[EXERCISE DETAILS]: Across the entries that follow, how many lines have the word "presses" in them? Give only the number.

**** PROVIDED MATERIAL ****

**src/rtl/combo_pkg.sv**
```systemverilog
// Shared types and constants for the combination-lock key entry front end.
package combo_pkg;

  localparam int CODE_W              = 4;
  localparam int DEBOUNCE_CYCLES_DEF = 16;

  typedef enum logic [2:0] {
    IDLE,
    PRESS_DB,
    PRESSED,
    REJECT,
    RELEASE_DB
  } state_t;

  // True when exactly one key bit is set.
  function automatic logic is_onehot(input logic [CODE_W-1:0] v);
    return (v != '0) && ((v & (v - {{(CODE_W-1){1'b0}}, 1'b1})) == '0);
  endfunction

endpackage

```
**src/rtl/combo_sync2.sv**
```systemverilog
// Two-flop synchroniser for asynchronous inputs, cleared by the async active-low reset.
module combo_sync2
  import combo_pkg::*;
#(
  parameter int WIDTH = CODE_W
) (
  input  logic             CLK,
  input  logic             RST,
  input  logic [WIDTH-1:0] d,
  output logic [WIDTH-1:0] q
);

  logic [WIDTH-1:0] meta_p0;

  always_ff @(posedge CLK or negedge RST) begin
    if (!RST) begin
      meta_p0 <= '0;
      q       <= '0;
    end else begin
      meta_p0 <= d;
      q       <= meta_p0;
    end
  end

endmodule

```
**src/rtl/combo_key_entry.sv**
```systemverilog
// Debounces four raw push buttons and hands single-key presses to the lock as a
// held one-hot code plus a one-cycle strobe; multi-key presses are flagged and dropped.
module combo_key_entry
  import combo_pkg::*;
#(
  parameter int DEBOUNCE_CYCLES = DEBOUNCE_CYCLES_DEF,
  parameter int CNT_W           = 8
) (
  input  logic              CLK,
  input  logic              RST,
  input  logic [CODE_W-1:0] btn_in,
  input  logic              clear_count,
  output logic [CODE_W-1:0] code_out,
  output logic              code_valid,
  output logic              multi_err,
  output logic              busy,
  output logic [CNT_W-1:0]  press_count
);

  localparam logic [CNT_W-1:0] CNT_LAST = CNT_W'(DEBOUNCE_CYCLES - 1);

  logic [CODE_W-1:0] sync_p1;
  state_t            state, state_nxt;
  logic [CODE_W-1:0] cand, cand_nxt;
  logic [CNT_W-1:0]  cnt, cnt_nxt;
  logic [CODE_W-1:0] code_nxt;
  logic              valid_nxt;
  logic              err_nxt;
  logic              accept;

  combo_sync2 #(.WIDTH(CODE_W)) u_sync (
    .CLK (CLK),
    .RST (RST),
    .d   (btn_in),
    .q   (sync_p1)
  );

  // Stage p1 -> state: debounce FSM on the synchronised buttons
  always_comb begin
    state_nxt = state;
    cand_nxt  = cand;
    cnt_nxt   = cnt;
    code_nxt  = code_out;
    valid_nxt = 1'b0;
    err_nxt   = 1'b0;
    accept    = 1'b0;
    case (state)
      IDLE: begin
        code_nxt = '0;
        if (sync_p1 != '0) begin
          cand_nxt  = sync_p1;
          cnt_nxt   = '0;
          state_nxt = PRESS_DB;
        end
      end
      PRESS_DB: begin
        if (sync_p1 != cand) begin
          cnt_nxt   = '0;
          state_nxt = IDLE;
        end else if (cnt == CNT_LAST) begin
          if (is_onehot(cand)) begin
            state_nxt = PRESSED;
            code_nxt  = cand;
            valid_nxt = 1'b1;
            accept    = 1'b1;
          end else begin
            state_nxt = REJECT;
            code_nxt  = '0;
            err_nxt   = 1'b1;
          end
        end else begin
          cnt_nxt = cnt + CNT_W'(1);
        end
      end
      PRESSED: begin
        // Extra or swapped keys while held are ignored; only a full release counts.
        code_nxt = cand;
        if (sync_p1 == '0) begin
          cnt_nxt   = '0;
          state_nxt = RELEASE_DB;
        end
      end
      REJECT: begin
        code_nxt = '0;
        if (sync_p1 == '0) begin
          cnt_nxt   = '0;
          state_nxt = RELEASE_DB;
        end
      end
      RELEASE_DB: begin
        if (sync_p1 != '0) begin
          cnt_nxt = '0;
        end else if (cnt == CNT_LAST) begin
          cnt_nxt   = '0;
          code_nxt  = '0;
          state_nxt = IDLE;
        end else begin
          cnt_nxt = cnt + CNT_W'(1);
        end
      end
      default: begin
        cnt_nxt   = '0;
        code_nxt  = '0;
        state_nxt = IDLE;
      end
    endcase
  end

  // State -> outputs: every output is a flop
  always_ff @(posedge CLK or negedge RST) begin
    if (!RST) begin
      state      <= IDLE;
      cand       <= '0;
      cnt        <= '0;
      code_out   <= '0;
      code_valid <= 1'b0;
      multi_err  <= 1'b0;
      busy       <= 1'b0;
    end else begin
      state      <= state_nxt;
      cand       <= cand_nxt;
      cnt        <= cnt_nxt;
      code_out   <= code_nxt;
      code_valid <= valid_nxt;
      multi_err  <= err_nxt;
      busy       <= (state_nxt != IDLE);
    end
  end

  // Clear takes priority over a same-cycle acceptance.
  always_ff @(posedge CLK or negedge RST) begin
    if (!RST) begin
      press_count <= '0;
    end else if (clear_count) begin
      press_count <= '0;
    end else if (accept) begin
      press_count <= press_count + CNT_W'(1);
    end
  end

endmodule
```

****

[ANSWER TO THIS PROBLEM]: 2